Record set
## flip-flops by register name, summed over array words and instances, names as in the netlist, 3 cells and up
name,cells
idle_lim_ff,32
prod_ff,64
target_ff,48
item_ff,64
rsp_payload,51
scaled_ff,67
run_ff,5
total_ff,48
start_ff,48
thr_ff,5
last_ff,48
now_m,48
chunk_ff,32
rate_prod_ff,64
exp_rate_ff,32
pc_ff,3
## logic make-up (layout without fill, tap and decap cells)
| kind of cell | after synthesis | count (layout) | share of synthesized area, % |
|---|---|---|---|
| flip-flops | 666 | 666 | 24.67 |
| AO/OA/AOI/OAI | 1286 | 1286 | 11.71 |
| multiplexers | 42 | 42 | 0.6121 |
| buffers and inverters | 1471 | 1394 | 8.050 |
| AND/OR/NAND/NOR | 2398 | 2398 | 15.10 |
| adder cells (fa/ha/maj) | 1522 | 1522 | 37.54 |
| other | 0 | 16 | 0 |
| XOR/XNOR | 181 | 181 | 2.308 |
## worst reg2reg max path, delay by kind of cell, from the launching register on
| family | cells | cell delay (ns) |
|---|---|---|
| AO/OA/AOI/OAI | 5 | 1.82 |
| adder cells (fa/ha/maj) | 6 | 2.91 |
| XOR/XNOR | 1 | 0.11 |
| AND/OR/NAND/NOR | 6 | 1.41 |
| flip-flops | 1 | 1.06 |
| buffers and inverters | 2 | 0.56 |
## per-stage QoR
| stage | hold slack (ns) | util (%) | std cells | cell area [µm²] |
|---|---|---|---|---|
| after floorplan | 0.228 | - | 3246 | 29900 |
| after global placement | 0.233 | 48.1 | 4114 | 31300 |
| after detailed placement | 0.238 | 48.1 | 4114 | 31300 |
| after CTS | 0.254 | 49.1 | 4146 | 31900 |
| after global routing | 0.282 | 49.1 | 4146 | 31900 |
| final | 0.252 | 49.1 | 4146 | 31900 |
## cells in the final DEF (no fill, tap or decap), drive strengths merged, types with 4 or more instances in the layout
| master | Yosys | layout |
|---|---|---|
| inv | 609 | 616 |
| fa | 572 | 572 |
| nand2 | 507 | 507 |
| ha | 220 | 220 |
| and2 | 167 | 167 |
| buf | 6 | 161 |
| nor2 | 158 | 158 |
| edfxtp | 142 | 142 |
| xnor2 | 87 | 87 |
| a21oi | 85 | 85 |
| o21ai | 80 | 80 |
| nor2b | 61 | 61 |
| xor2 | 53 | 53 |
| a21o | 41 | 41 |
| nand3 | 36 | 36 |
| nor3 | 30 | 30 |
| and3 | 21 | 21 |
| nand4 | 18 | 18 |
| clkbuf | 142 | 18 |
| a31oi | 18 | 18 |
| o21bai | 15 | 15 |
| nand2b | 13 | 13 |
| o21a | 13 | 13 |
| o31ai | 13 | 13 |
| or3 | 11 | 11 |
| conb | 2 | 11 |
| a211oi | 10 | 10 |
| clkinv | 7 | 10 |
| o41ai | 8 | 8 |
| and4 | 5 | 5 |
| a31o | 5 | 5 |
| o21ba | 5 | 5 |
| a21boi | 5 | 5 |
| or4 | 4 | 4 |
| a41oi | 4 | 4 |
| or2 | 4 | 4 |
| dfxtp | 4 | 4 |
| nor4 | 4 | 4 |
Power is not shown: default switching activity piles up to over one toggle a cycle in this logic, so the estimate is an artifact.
File: src/hw/rtl/imuf_res_fifo.sv
// Two-entry result queue that registers each result and decouples the
// parser from back-pressure on the output stream.
// Depends on imuf_pkg.
module imuf_res_fifo (
	input  logic              clk,
	input  logic              arst_n,
	input  logic              push,
	input  imuf_pkg::result_t push_data,
	output logic              full,
	output logic              out_valid,
	input  logic              out_ready,
	output imuf_pkg::result_t out_data
);
	import imuf_pkg::*;

	result_t     mem_q [2];
	logic        wr_q;
	logic        rd_q;
	logic [1:0]  count_q;
	logic        pop;

	assign full      = (count_q == 2'd2);
	assign out_valid = (count_q != 2'd0);
	assign out_data  = mem_q[rd_q];
	assign pop       = out_valid && out_ready;

	always_ff @(posedge clk) begin
		if (push) begin
			mem_q[wr_q] <= push_data;
		end
	end

	always_ff @(posedge clk or negedge arst_n) begin
		if (!arst_n) begin
			wr_q    <= 1'b0;
			rd_q    <= 1'b0;
			count_q <= 2'd0;
		end else begin
			if (push) begin
				wr_q <= ~wr_q;
			end
			if (pop) begin
				rd_q <= ~rd_q;
			end
			count_q <= count_q + {1'b0, push} - {1'b0, pop};
		end
	end

endmodule

File: src/hw/rtl/imu_frame_receiver.sv
// IMU frame receiver top level: one received byte per input beat, one result
// beat per completed frame. A checksum beat is held in the input beat register;
// its result is registered in the result queue. Throughput: one byte per cycle,
// set by the single parser stage, stalling only while the result queue is full.
// Asynchronous active-low reset returns the parser to idle and zeroes the banks.
// Depends on imuf_pkg, imuf_parser and imuf_res_fifo.
module imu_frame_receiver (
	input  logic        clk,
	input  logic        arst_n,
	input  logic        s_tvalid,
	output logic        s_tready,
	input  logic [7:0]  s_tdata,   // [7:0] rx_byte
	output logic        m_tvalid,
	input  logic        m_tready,
	output logic [63:0] m_tdata,   // [15:0] axis_x, [31:16] axis_y, [47:32] axis_z,
	                               // [63:48] extra_word
	output logic [2:0]  m_tuser    // [1:0] frame_kind, [2] checksum_ok
);
	import imuf_pkg::*;

	logic    res_valid;
	logic    res_full;
	result_t res_data;
	result_t out_data;

	imuf_parser u_parser (
		.clk       (clk),
		.arst_n    (arst_n),
		.in_valid  (s_tvalid),
		.in_ready  (s_tready),
		.in_byte   (s_tdata),
		.res_full  (res_full),
		.res_valid (res_valid),
		.res_data  (res_data)
	);

	imuf_res_fifo u_res_fifo (
		.clk       (clk),
		.arst_n    (arst_n),
		.push      (res_valid),
		.push_data (res_data),
		.full      (res_full),
		.out_valid (m_tvalid),
		.out_ready (m_tready),
		.out_data  (out_data)
	);

	assign m_tdata = {out_data.extra_word, out_data.axis_z, out_data.axis_y, out_data.axis_x};
	assign m_tuser = {out_data.checksum_ok, out_data.frame_kind};

endmodule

To do
From the data, list each line in which the string "final" appears.

Answer box
| final | 0.252 | 49.1 | 4146 | 31900 |
## cells in the final DEF (no fill, tap or decap), drive strengths merged, types with 4 or more instances in the layout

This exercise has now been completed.